The theological/methodological claim: It is not the case that racism or ideological dehumanizing of non-white people motivated powerful landowners and industrialists to exploit them.
It is rather the case that the industrial revolution and the concomitant demand for natural resources required that capitalists exploit laborers maximally. Racism emerged as a rationalization for that exploitation. Christian evangelism assisted that racist rationalization by adding the motivation of converting the “heathen” Africans, Asians, Native Americans, etc. and by individualizing the gospel to protect the conscience of the exploiter. [By making material prosperity an indication of God’s favor, Protestantism (Calvinism in particular) further gaslighted the poor and particularly the non-white population.][1]
The current anti-racism campaigns/books/organizations will not do away with racism because they provide only a salve for the conscience of some Whites while doing nothing to change the real problem, which is racial capitalism.
Capitalism is an instance of disordered desire (concupiscence). The insatiable desire for more (money, status, privilege) dehumanizes the capitalist and makes the laborer into a commodity. Dr. King’s phrase for this was “thingify.” Because r>g (the return on investment is greater than the return on one’s labor (growth), wealth is more important than income and inherited wealth increases the gap between rich and poor.

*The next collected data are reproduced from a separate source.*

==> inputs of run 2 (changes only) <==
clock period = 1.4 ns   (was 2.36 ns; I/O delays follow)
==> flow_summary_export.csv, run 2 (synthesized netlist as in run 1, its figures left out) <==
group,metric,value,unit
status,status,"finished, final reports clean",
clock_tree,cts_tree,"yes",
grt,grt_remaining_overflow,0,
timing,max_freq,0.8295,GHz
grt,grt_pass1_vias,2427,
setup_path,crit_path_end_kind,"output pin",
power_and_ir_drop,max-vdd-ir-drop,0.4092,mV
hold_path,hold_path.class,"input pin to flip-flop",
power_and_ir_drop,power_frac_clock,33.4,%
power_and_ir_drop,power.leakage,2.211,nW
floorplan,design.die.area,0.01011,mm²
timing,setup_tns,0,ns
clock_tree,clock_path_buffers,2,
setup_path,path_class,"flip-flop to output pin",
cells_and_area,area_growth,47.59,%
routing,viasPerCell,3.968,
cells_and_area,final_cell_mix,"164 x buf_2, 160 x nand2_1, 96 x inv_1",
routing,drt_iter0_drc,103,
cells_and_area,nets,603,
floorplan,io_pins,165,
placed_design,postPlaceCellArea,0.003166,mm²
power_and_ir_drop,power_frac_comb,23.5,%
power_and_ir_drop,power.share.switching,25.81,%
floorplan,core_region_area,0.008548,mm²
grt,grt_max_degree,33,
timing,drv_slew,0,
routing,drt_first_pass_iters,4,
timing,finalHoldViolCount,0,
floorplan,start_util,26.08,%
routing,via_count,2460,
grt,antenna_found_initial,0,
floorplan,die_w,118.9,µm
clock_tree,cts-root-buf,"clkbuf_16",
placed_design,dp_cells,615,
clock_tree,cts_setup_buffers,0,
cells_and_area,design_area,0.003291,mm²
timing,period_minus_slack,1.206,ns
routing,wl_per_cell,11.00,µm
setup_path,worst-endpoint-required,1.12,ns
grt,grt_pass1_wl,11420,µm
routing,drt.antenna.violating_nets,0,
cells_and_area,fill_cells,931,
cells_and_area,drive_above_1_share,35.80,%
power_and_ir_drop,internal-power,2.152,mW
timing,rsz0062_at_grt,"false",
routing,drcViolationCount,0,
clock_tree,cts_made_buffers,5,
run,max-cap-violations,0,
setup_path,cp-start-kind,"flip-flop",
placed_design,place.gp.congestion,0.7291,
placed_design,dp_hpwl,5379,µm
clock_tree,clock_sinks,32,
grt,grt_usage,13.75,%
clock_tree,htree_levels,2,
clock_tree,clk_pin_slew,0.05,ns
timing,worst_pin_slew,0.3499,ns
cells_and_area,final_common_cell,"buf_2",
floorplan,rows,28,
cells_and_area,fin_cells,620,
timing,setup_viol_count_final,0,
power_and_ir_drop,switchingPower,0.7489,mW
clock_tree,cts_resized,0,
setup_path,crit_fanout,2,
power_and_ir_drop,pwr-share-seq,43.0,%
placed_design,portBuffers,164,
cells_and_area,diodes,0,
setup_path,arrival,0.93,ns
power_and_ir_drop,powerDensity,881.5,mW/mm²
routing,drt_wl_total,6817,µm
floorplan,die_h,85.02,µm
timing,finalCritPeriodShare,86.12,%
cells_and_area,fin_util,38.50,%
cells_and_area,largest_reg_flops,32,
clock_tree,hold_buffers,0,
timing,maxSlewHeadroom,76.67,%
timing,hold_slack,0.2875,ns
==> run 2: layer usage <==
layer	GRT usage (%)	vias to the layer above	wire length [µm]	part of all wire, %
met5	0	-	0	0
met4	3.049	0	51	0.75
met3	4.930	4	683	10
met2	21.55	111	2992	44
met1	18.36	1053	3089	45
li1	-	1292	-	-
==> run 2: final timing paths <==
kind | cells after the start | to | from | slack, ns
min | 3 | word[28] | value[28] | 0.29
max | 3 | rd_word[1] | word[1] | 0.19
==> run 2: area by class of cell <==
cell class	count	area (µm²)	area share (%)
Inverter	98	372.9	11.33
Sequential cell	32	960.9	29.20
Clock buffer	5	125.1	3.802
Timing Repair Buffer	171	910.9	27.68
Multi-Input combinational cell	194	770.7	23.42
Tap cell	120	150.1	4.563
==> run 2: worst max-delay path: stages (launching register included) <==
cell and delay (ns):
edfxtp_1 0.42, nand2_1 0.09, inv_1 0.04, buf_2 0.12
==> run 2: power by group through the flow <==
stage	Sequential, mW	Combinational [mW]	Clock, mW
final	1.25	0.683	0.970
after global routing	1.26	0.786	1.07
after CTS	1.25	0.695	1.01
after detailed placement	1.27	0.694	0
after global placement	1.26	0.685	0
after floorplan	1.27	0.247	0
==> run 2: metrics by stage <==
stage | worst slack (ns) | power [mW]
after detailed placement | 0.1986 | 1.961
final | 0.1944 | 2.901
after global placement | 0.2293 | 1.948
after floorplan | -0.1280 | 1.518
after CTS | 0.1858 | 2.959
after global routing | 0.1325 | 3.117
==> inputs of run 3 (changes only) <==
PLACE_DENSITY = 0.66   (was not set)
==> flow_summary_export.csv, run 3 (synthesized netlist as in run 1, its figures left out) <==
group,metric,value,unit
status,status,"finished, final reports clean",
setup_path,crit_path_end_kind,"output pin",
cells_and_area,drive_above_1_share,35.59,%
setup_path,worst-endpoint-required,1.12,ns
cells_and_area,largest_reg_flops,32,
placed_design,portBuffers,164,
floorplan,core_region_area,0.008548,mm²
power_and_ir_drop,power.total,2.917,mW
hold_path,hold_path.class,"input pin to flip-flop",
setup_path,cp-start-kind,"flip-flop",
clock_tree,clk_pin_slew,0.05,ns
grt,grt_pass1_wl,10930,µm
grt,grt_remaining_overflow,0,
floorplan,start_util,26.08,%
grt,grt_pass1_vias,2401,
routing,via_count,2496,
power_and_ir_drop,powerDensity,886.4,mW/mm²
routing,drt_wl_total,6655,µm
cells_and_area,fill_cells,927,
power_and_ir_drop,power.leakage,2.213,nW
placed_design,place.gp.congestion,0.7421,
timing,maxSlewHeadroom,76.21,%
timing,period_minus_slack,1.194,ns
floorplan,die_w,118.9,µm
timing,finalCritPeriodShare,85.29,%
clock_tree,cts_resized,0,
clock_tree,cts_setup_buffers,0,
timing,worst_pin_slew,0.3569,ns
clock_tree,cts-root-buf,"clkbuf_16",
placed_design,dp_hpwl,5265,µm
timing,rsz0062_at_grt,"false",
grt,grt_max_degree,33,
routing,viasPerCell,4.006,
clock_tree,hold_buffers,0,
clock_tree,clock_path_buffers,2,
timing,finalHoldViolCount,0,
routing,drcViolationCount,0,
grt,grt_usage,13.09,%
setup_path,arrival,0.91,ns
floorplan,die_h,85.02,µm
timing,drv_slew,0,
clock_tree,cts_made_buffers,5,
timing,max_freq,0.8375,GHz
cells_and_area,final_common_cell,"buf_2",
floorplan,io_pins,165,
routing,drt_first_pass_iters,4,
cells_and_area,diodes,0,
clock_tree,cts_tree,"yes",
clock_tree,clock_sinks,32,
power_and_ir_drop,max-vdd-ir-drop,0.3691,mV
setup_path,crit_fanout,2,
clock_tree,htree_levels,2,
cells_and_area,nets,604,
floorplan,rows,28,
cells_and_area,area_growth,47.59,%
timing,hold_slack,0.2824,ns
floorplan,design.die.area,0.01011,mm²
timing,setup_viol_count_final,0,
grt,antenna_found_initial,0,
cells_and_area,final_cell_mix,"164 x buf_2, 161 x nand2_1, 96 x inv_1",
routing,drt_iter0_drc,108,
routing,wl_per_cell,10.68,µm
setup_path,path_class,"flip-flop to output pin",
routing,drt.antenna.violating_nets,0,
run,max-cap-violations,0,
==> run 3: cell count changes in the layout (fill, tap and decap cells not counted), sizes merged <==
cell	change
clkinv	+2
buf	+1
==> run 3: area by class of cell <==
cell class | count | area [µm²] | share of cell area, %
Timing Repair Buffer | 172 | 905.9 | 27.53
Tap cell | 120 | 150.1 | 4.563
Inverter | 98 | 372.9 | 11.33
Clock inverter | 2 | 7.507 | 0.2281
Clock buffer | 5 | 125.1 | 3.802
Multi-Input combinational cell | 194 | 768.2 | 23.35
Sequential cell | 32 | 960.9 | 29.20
### config.mk
export PLATFORM = sky130hd
export DESIGN_NAME = sorted_order_queue
export DESIGN_NICKNAME = d
export VERILOG_FILES = /design/src/hw/rtl/soq_pkg.sv /design/src/hw/rtl/sorted_order_queue.sv
export SDC_FILE = /design/constraint.sdc
export NUM_CORES = 1
export LEC_CHECK = 0
export BUFFER_PORTS_ARGS = -buffer_cell sky130_fd_sc_hd__clkbuf_2
export CAP_MARGIN = 25
export CORE_ASPECT_RATIO = 2
export CORE_MARGIN = 1
export CORE_UTILIZATION = 63
export CTS_CLUSTER_SIZE = 24
export DETAILED_ROUTE_END_ITERATION = 7
export PLACE_DENSITY = 0.85
export RECOVER_POWER = 50
export SLEW_MARGIN = 40
export SYNTH_ARGS = -nofsm -noshare
export SYNTH_HDL_FRONTEND = slang
export SYNTH_SLANG_ARGS = --single-unit
### constraint.sdc
create_clock -name clk -period 7.5 [get_ports clk]
set_clock_uncertainty 0.15 [all_clocks]
set_input_delay 1.5 -clock clk [delete_from_list [all_inputs] [get_ports clk]]
set_output_delay 1.5 -clock clk [all_outputs]
set_load 0.03 [all_outputs]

The gospel is summed up in the proclamation that all creation belongs to God and that humans are stewards of the earth and stewards of relationships with other humans. In the Incarnation God inhabited not only humanity but all creation. Life in Christian community embodies the self-emptying (dispossession) of God in Christ so that although the Church is not Christ, Christians living in community give themselves to each other and to creation. This life is true freedom and produces the joy of freedom, despite and in the midst of the suffering that community for the sake of other humans and all creation entails. [This is what New Testament scholar Michael J. Gorman calls cruciform living].[2]
This is already and not yet the revolution that Marxism aims at but can never achieve because it can give no moral accounting for the self-emptying life except the martyrdom of the heroic individual. The revolution for which all creation groans began with the life, death, and resurrection of Christ and is carried on by repentant communities of Christians who model and call for a different way of thriving in community.
Tran makes his points with two extended case studies. The first case study is the Chinese immigrants to the Mississippi Delta. Brought to the Delta during Reconstruction to fill the labor gap, the Chinese rejected the exploitation and left the plantations. They opened the only grocery stores that would serve the emancipated Blacks who were kept in economic bondage (share-cropping) by the plantation owners. The Chinese became rich by making a living the only way they could, i.e. by exploiting the freedmen. The Chinese were evangelized by Southern Baptists, thus providing them with an individualized gospel that emphasized salvation as escape from hell and enabled them to justify their primary value of maximizing their families’ opportunities into the next generation. They did not need to think about the exploitation of their more vulnerable neighbors.
The second case study is Redeemer Community Church started by several Asian Americans and located in the Bayview/Hunters Point neighborhood of San Francisco. Members of Redeemer started a software and tech consulting company (Dayspring Partners) and a private school (Rise University Preparatory School). Dayspring minimizes the gap between the pay of the CEO and of the lowest paid employee (3:1) pays workers a just wage and puts profits into community micro-loans. Rise reserves 80% of its places for residents of Bayview/Hunters Point (majority Black and Latinx) and charges tuition of $2,100/year, raising the rest of its operating funds from foundations/donors.
Redeemer and its offshoots are not perfect; Tran does not claim that they are. He offers them as an example of the revolutionary character of the gospel when put into practice.
[1] This is not a point that Tran makes.
[2] This is not a point that Tran makes.